L’evento è organizzato dall’Accademia dei Rinnovati, rifondata da un gruppo di Asolani da oltre un anno, Accademia costituita nel 1750 e operante fino al 1765 e promosso dallo Studio Legale Rucellai & Raffaelli di Milano.

Franca Nuti - per molti anni allo Stabile di Genova - e Gian Carlo Dettori - che oltre a far parte della storia del teatro italiano, ha recitato a lungo con Strehler al Piccolo di Milano – hanno al loro attivo numerose apparizioni televisive, e per quanto riguarda Dettori anche cinematografiche, a fianco di attori e registi di fama internazionale.
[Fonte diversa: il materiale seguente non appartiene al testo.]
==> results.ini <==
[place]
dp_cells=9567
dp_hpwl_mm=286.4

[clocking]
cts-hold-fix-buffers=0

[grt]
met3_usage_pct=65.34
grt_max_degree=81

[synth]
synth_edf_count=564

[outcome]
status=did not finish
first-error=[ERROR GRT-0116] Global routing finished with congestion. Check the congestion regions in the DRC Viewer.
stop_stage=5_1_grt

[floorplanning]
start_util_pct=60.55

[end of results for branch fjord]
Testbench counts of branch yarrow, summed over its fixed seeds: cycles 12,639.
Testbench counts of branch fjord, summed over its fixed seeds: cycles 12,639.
Context: an optimization exercise on an open-source flow, tuned for small area, a short achievable clock period and few clock cycles. The choices shown serve that exercise and are no tape-out recipe.
Function was checked by simulation only, so behaviour that the tests miss may differ from the original.
Power figures rest on the tool's default switching activity, not on a simulated workload.

===== design.v =====
module crc16_byte (
    input  wire [15:0] crc,
    input  wire [7:0]  din,
    output wire [15:0] nxt
);
    wire [7:0] x = crc[15:8] ^ din;
    wire [7:0] y = x ^ {4'd0, x[7:4]};
    assign nxt = {crc[7:0], 8'd0} ^ {y[3:0], 12'd0} ^ {3'd0, y, 5'd0} ^ {8'd0, y};
endmodule
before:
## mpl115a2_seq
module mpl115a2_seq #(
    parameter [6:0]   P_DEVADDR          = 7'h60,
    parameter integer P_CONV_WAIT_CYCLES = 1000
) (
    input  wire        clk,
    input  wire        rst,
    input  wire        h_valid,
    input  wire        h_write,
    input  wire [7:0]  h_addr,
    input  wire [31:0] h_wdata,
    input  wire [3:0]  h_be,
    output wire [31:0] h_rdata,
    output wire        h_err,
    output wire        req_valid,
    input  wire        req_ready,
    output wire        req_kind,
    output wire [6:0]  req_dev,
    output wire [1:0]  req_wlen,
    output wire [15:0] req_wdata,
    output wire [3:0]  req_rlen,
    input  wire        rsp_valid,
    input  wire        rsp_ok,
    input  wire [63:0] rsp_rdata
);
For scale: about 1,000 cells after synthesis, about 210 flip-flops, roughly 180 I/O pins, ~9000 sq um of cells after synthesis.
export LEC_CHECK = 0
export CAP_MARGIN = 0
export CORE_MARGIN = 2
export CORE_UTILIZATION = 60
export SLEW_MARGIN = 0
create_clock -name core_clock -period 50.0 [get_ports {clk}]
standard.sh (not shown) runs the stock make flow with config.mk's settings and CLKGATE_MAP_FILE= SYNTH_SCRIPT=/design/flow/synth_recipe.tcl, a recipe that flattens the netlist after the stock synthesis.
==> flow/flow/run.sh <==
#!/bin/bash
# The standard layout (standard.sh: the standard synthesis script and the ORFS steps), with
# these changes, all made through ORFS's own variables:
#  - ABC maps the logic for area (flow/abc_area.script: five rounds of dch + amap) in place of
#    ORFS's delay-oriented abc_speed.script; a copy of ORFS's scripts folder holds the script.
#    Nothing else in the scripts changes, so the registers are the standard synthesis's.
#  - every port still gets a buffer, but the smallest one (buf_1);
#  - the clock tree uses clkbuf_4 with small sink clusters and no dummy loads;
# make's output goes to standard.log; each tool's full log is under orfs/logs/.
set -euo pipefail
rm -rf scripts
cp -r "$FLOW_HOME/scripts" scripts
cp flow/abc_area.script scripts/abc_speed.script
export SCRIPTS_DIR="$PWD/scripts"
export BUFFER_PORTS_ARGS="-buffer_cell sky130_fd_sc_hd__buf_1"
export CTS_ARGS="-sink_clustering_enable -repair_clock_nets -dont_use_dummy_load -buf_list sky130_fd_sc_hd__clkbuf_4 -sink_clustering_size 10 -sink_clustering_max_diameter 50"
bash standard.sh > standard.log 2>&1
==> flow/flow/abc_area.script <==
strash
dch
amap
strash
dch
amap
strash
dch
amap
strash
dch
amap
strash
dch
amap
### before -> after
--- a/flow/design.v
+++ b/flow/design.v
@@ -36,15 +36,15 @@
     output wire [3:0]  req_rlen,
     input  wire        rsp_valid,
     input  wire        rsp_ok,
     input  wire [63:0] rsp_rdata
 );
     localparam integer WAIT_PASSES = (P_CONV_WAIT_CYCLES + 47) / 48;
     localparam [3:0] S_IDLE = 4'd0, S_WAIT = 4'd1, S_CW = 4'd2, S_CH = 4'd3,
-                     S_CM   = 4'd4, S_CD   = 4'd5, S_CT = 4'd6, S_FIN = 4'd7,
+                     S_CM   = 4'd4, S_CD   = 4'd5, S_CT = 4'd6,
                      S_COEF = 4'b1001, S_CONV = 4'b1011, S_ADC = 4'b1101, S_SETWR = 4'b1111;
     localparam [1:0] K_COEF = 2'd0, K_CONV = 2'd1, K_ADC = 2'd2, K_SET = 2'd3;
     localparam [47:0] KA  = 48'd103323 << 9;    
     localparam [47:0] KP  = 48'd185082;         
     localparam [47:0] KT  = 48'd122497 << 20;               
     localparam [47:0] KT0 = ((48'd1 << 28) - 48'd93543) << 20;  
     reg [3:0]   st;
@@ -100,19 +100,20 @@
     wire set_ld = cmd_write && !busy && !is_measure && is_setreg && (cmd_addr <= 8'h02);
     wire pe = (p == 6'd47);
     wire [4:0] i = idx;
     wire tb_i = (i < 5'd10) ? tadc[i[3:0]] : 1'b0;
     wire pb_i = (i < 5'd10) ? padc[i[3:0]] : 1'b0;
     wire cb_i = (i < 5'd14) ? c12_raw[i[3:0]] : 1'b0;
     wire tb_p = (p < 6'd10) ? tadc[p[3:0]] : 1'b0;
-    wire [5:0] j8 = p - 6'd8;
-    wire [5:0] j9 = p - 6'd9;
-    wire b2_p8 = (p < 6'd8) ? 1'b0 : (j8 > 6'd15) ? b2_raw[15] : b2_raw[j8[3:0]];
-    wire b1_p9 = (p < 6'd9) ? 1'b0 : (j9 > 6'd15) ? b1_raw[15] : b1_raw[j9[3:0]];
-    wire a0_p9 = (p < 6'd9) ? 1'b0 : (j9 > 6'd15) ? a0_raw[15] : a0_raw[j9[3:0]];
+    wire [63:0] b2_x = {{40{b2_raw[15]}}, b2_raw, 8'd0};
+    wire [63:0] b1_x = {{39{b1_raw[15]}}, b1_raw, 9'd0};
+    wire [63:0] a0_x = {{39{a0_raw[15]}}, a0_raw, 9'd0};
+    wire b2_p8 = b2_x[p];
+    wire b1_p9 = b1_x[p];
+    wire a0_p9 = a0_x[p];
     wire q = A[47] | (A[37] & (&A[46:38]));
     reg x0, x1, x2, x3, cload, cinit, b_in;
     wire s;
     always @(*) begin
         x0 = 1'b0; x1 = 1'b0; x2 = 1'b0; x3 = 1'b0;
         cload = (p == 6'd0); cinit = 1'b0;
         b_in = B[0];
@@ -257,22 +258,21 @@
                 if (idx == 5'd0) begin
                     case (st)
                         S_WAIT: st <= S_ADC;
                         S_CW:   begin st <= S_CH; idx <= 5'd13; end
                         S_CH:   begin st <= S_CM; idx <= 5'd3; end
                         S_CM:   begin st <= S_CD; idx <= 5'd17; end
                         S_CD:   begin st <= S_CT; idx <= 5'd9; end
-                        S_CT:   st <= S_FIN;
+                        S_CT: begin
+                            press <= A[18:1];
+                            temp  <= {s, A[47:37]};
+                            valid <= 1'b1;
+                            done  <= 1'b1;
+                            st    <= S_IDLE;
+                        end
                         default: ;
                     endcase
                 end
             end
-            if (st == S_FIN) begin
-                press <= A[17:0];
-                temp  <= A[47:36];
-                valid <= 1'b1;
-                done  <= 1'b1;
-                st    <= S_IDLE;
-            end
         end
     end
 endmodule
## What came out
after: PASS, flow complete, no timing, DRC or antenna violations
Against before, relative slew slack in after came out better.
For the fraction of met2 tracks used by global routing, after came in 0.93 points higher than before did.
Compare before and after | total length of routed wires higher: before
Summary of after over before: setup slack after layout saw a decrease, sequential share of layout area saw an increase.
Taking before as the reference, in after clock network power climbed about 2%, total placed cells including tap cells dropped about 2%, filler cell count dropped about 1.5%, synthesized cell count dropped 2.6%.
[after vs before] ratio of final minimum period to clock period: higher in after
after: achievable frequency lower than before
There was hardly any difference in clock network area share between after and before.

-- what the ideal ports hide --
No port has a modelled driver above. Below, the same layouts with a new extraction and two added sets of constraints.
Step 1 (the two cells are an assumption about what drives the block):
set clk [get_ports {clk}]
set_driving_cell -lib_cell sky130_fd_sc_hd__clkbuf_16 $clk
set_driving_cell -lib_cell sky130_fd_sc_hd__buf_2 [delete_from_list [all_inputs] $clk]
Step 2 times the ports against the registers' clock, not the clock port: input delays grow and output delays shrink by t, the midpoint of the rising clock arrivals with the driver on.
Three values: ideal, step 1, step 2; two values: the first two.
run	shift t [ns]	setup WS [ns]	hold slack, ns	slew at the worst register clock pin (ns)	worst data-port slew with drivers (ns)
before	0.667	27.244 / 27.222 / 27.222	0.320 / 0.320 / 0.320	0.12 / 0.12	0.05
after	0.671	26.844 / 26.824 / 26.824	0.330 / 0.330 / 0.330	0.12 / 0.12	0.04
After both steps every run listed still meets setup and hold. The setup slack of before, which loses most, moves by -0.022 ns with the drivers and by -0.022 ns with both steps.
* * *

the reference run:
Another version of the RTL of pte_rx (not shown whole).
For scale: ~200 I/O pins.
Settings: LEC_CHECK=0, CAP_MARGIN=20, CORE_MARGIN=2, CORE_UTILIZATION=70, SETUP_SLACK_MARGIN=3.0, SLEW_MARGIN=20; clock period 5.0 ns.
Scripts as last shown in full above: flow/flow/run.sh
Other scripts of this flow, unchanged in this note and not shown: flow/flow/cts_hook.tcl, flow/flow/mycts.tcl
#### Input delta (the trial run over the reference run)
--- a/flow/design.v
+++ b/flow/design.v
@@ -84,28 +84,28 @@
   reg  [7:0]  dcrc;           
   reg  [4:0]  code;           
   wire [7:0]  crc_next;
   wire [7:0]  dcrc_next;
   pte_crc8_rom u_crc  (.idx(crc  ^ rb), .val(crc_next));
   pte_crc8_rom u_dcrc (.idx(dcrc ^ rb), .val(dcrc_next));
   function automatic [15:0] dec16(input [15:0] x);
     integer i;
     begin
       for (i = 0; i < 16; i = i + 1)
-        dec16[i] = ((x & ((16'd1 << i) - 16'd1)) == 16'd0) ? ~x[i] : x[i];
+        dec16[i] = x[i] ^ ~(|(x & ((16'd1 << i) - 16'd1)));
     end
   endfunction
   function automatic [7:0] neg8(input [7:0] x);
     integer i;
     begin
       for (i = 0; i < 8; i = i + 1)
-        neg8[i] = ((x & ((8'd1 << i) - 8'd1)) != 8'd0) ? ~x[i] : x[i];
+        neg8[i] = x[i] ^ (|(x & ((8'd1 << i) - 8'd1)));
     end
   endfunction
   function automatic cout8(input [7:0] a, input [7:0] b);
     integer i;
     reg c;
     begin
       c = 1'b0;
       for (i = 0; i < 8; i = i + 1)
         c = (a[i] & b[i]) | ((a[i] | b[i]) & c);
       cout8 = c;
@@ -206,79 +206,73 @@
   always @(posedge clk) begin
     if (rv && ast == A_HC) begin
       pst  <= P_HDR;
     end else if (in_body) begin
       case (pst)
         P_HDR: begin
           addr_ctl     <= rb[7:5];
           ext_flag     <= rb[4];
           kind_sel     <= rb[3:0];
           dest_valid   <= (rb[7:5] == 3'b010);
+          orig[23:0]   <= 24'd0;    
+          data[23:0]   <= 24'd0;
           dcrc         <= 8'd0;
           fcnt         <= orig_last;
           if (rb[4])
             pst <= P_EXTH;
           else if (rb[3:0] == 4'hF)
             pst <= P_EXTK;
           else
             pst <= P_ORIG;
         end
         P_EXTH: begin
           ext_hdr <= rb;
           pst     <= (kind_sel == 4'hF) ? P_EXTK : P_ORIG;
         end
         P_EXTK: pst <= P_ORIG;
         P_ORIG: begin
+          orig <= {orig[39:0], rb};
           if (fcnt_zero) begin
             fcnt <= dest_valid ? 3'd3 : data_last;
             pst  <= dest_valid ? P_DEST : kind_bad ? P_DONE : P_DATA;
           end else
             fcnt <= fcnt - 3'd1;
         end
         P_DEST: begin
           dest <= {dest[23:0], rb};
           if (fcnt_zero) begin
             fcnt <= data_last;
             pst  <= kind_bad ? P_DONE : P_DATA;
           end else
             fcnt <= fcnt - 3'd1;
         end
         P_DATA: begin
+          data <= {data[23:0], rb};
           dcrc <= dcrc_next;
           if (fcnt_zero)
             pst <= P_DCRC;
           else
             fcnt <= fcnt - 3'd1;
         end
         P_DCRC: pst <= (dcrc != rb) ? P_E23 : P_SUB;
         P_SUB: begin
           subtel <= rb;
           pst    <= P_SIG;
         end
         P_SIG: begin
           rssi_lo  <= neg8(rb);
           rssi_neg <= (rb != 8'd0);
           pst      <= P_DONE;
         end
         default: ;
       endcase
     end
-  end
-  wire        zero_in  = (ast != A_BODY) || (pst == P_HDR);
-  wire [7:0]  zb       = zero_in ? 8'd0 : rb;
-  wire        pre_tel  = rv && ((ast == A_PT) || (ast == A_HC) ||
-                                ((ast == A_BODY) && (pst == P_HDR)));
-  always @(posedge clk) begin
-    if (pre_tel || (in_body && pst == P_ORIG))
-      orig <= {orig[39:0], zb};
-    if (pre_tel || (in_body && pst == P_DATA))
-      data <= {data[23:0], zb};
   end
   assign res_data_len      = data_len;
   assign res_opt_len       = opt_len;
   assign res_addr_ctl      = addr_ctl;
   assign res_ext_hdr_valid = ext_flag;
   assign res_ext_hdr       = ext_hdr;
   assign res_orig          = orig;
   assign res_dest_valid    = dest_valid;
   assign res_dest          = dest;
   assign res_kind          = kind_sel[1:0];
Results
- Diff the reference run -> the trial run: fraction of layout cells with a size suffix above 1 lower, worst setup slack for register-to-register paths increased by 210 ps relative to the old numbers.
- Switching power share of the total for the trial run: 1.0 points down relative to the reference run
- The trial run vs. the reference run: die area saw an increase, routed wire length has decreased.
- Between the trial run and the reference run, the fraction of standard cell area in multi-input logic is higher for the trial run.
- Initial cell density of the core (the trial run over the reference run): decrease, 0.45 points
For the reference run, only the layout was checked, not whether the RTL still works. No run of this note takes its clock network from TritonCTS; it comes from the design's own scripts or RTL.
This is an optimization exercise on Yosys and OpenROAD, whose aim is small area, a short achievable clock period and few clock cycles, not a production implementation. The RTL was checked by simulation tests, not by an equivalence proof against the original design. Power is estimated from default activity; no workload was simulated.

==> flow/run.sh <==
#!/bin/bash
# synth_recipe.tcl (not shown) runs the flow's synth.tcl, then flattens the netlist and writes it again
# the make line also repeats each setting of config.mk as NAME=value (left out here)
make -C /OpenROAD-flow-scripts/flow DESIGN_CONFIG=/design/flow/config.mk WORK_HOME=/design/flow/orfs CLKGATE_MAP_FILE= SYNTH_SCRIPT=/design/flow/synth_recipe.tcl finish
==> flow/config.mk <==
export PLATFORM = sky130hd
export DESIGN_NAME = atenvc_checker
export DESIGN_NICKNAME = atenvc_checker
export VERILOG_FILES = /design/flow/design.v
export SDC_FILE = /design/flow/constraint.sdc
export NUM_CORES = 4
export LEC_CHECK = 0
export CAP_MARGIN = 20
export CORE_MARGIN = 2
export CORE_UTILIZATION = 40
export SLEW_MARGIN = 20
==> flow/constraint.sdc <==
create_clock -name core_clock -period 10.0 [get_ports {clk}]
set_input_delay 2.0000 -clock core_clock [delete_from_list [all_inputs] [get_ports {clk}]]
set_output_delay 2.0000 -clock core_clock [all_outputs]
set_load 0.01 [all_outputs]
From an optimization exercise on the open Yosys and OpenROAD flow, aimed at small area, a short achievable clock period and few clock cycles; shortcuts taken in it are not production practice.
In this exercise RTL edits were held to simulation tests only and were not proved equivalent to the original.
Power is estimated from default activity; no workload was simulated.

Design wzwave_fbs, start of the top module:
module wzwave_fbs (
    input  wire        clk,
    input  wire        rst,
    input  wire        in_valid,
    input  wire [7:0]  in_data,
    output wire        in_ready,
    output wire        out_valid,
    input  wire        out_ready,
    output wire        out_hdr,
    output wire        out_last,
    output wire [3:0]  out_type,
    output wire [71:0] out_data
);
==> flow/config.mk <==
export PLATFORM = sky130hd
export DESIGN_NAME = wzwave_fbs
export DESIGN_NICKNAME = wzwave_fbs
export VERILOG_FILES = /design/flow/design.v
export SDC_FILE = /design/flow/constraint.sdc
export NUM_CORES = 4
export LEC_CHECK = 0
export CAP_MARGIN = 20
export CORE_MARGIN = 2
export CORE_UTILIZATION = 40
export CTS_CLUSTER_DIAMETER = 50
export CTS_CLUSTER_SIZE = 30
export SLEW_MARGIN = 20
export SYNTH_HIERARCHICAL = 1
==> flow/constraint.sdc <==
create_clock -name core_clock -period 10.0 [get_ports {clk}]
set_input_delay 2.0000 -clock core_clock [delete_from_list [all_inputs] [get_ports {clk}]]
set_output_delay 2.0000 -clock core_clock [all_outputs]
set_load 0.01 [all_outputs]
standard.sh (not shown) runs the stock make flow with config.mk's settings and CLKGATE_MAP_FILE= SYNTH_SCRIPT=/design/flow/synth_recipe.tcl, a recipe that flattens the netlist after the stock synthesis.
==> flow/flow/run.sh <==
#!/bin/bash
# The standard layout (the standard.sh: ORFS synthesis through finish) with a
# tighter timing-repair target: repair_timing aims at a setup slack of
# SETUP_SLACK_MARGIN ns at the design's clock period, may resize cells across
# footprints, and the port buffers start out as buf_4 cells.
set -euo pipefail
bash standard.sh SETUP_SLACK_MARGIN=6.8 MATCH_CELL_FOOTPRINT=0 \
    "BUFFER_PORTS_ARGS=-buffer_cell sky130_fd_sc_hd__buf_4" finish > standard.log 2>&1
Testbench counts at the start, summed over its fixed seeds: cycles 31,867.
==> next run, changes <==
- CTS_CLUSTER_DIAMETER: 50 -> 60
- CTS_CLUSTER_SIZE: 30 -> 24
- TNS_END_PERCENT: default -> 5
Count of clock-buffer cells in the layout rises by 7; utilization decreases by 1.2 points; final area fell by a few percent; routed wire length shrinks slightly; sequential power hardly moves; final cell count came out lower slightly; hold slack gets worse by 0.013 ns; worst setup slack loses 0.012 ns; register-to-register slack loses 0.14 ns.

* * *

## run A
Starting RTL as in the previous note.
clock: 10.0 ns
lec_check: 0
cap_margin: 20
core_margin: 2
core_utilization: 40
cts_cluster_diameter: 60
cts_cluster_size: 24
slew_margin: 20
synth_hierarchical: 1
==> flow/flow/run.sh <==
#!/bin/bash
# The standard layout (the standard.sh: ORFS synthesis through finish) with a
# tighter timing-repair target: repair_timing aims at a setup slack of
# SETUP_SLACK_MARGIN ns at the design's clock period, may resize cells across
# footprints, and the port buffers start out as buf_4 cells.
set -euo pipefail
bash standard.sh SETUP_SLACK_MARGIN=6.3 MATCH_CELL_FOOTPRINT=0 \
    "BUFFER_PORTS_ARGS=-buffer_cell sky130_fd_sc_hd__buf_4" finish > standard.log 2>&1
The final layout from run A, which completed every stage, passed the timing, DRC and antenna checks at the end of the flow.
Testbench counts of run A, summed over its fixed seeds: cycles 31,867.
--- input diff run A..run B ---
--- a/flow/flow/run.sh
+++ b/flow/flow/run.sh
@@ -6,3 +6,3 @@
 set -euo pipefail
-bash standard.sh SETUP_SLACK_MARGIN=6.3 MATCH_CELL_FOOTPRINT=0 \
+bash standard.sh SETUP_SLACK_MARGIN=6.6 MATCH_CELL_FOOTPRINT=0 \
     "BUFFER_PORTS_ARGS=-buffer_cell sky130_fd_sc_hd__buf_4" finish > standard.log 2>&1
[summary]
Every stage of the flow completed for run B, and the final layout passed the timing, DRC and antenna checks.
Relative to run A, proportion of power drawn by flip-flops and latches has gone down in run B.
Compared to run A, run B shows a wider setup margin.
Against run A, run B comes in about 3% higher on clock group power.
Against run A, run B reports a portion of the layout cell area used by clock cells that is higher.
Comparing run B and run A, number of filler instances in the final layout is higher on run A.
Met1 track demand over resource: run B vs run A up 0.27 points
[compare] base=run A new=run B: total of hold buffers inserted after clock tree synthesis neither gained nor lost much, area growth from synthesis to layout went up by 2.2 points, worst hold slack rose 0.0086 ns, clock-buffer cell count higher.
Setup changes, run B to run C
Settings: an added TNS_END_PERCENT of 10.
--- a/flow/flow/run.sh
+++ b/flow/flow/run.sh
@@ -6,3 +6,3 @@
 set -euo pipefail
-bash standard.sh SETUP_SLACK_MARGIN=6.6 MATCH_CELL_FOOTPRINT=0 \
+bash standard.sh SETUP_SLACK_MARGIN=7.0 MATCH_CELL_FOOTPRINT=0 \
     "BUFFER_PORTS_ARGS=-buffer_cell sky130_fd_sc_hd__buf_4" finish > standard.log 2>&1
--- outcome ---
Between run C and run B, it is run C whose layout overhead on the synthesized area is higher, by 0.16 points. Diff run B -> run C: buffer count from post-CTS setup fixing fell by about 56%, share of the clock period used by the worst path after layout shows a reduction of 0.43 points, total power increased by 170 uW relative to the old numbers. Run C — routability congestion estimate from global placement 0.029 lower, run B as reference. Run C has share of total power in the clock network below what run B had.
Relative to run C, the following input files were edited for run D:
Settings: changing TNS_END_PERCENT from 10 to 20.
--- a/flow/flow/run.sh
+++ b/flow/flow/run.sh
@@ -6,3 +6,3 @@
 set -euo pipefail
-bash standard.sh SETUP_SLACK_MARGIN=7.0 MATCH_CELL_FOOTPRINT=0 \
+bash standard.sh SETUP_SLACK_MARGIN=6.8 MATCH_CELL_FOOTPRINT=0 \
     "BUFFER_PORTS_ARGS=-buffer_cell sky130_fd_sc_hd__buf_4" finish > standard.log 2>&1
==> run summary <==
- Run C has higher non-clock buffer count than run D.
- Number of inserted diodes (higher): run D
- Run C has a higher utilization than run D.
- Diff run C..run D | sequential cell count of the final layout | unchanged
- Re wire length reported by the detailed router: run D is 510 um down on run C.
“Oh grande amatrice!” Così il giovane Gabriele D’Annunzio salutò Eleonora Duse tra un atto e l’altro de “La signora delle camelie” al Valle di Roma nel 1885. Il vero incontro, però è a Venezia nel 1894 e sarà decisivo: attratta dallo scrittore prima che dall’uomo, ella lo ritiene colui che può liberarla da una produzione teatrale che non la soddisfa più. Dal sodalizio artistico a quello amoroso il passo è breve. Nasce così un amore intenso, passionale, ma una distanza abissale separa i loro modi di amare e di concepire l’amore. Dell’autenticità del sentimento della Duse è impossibile dubitare. Molto diverso quello del volubile e cinico amatore. Solo quando alla sua febbre di vivere subentrerà il tempo del raccoglimento e della memoria egli la riscoprirà con una specie di sgomento, afflitto dalla nostalgia che sfiorerà il rimorso.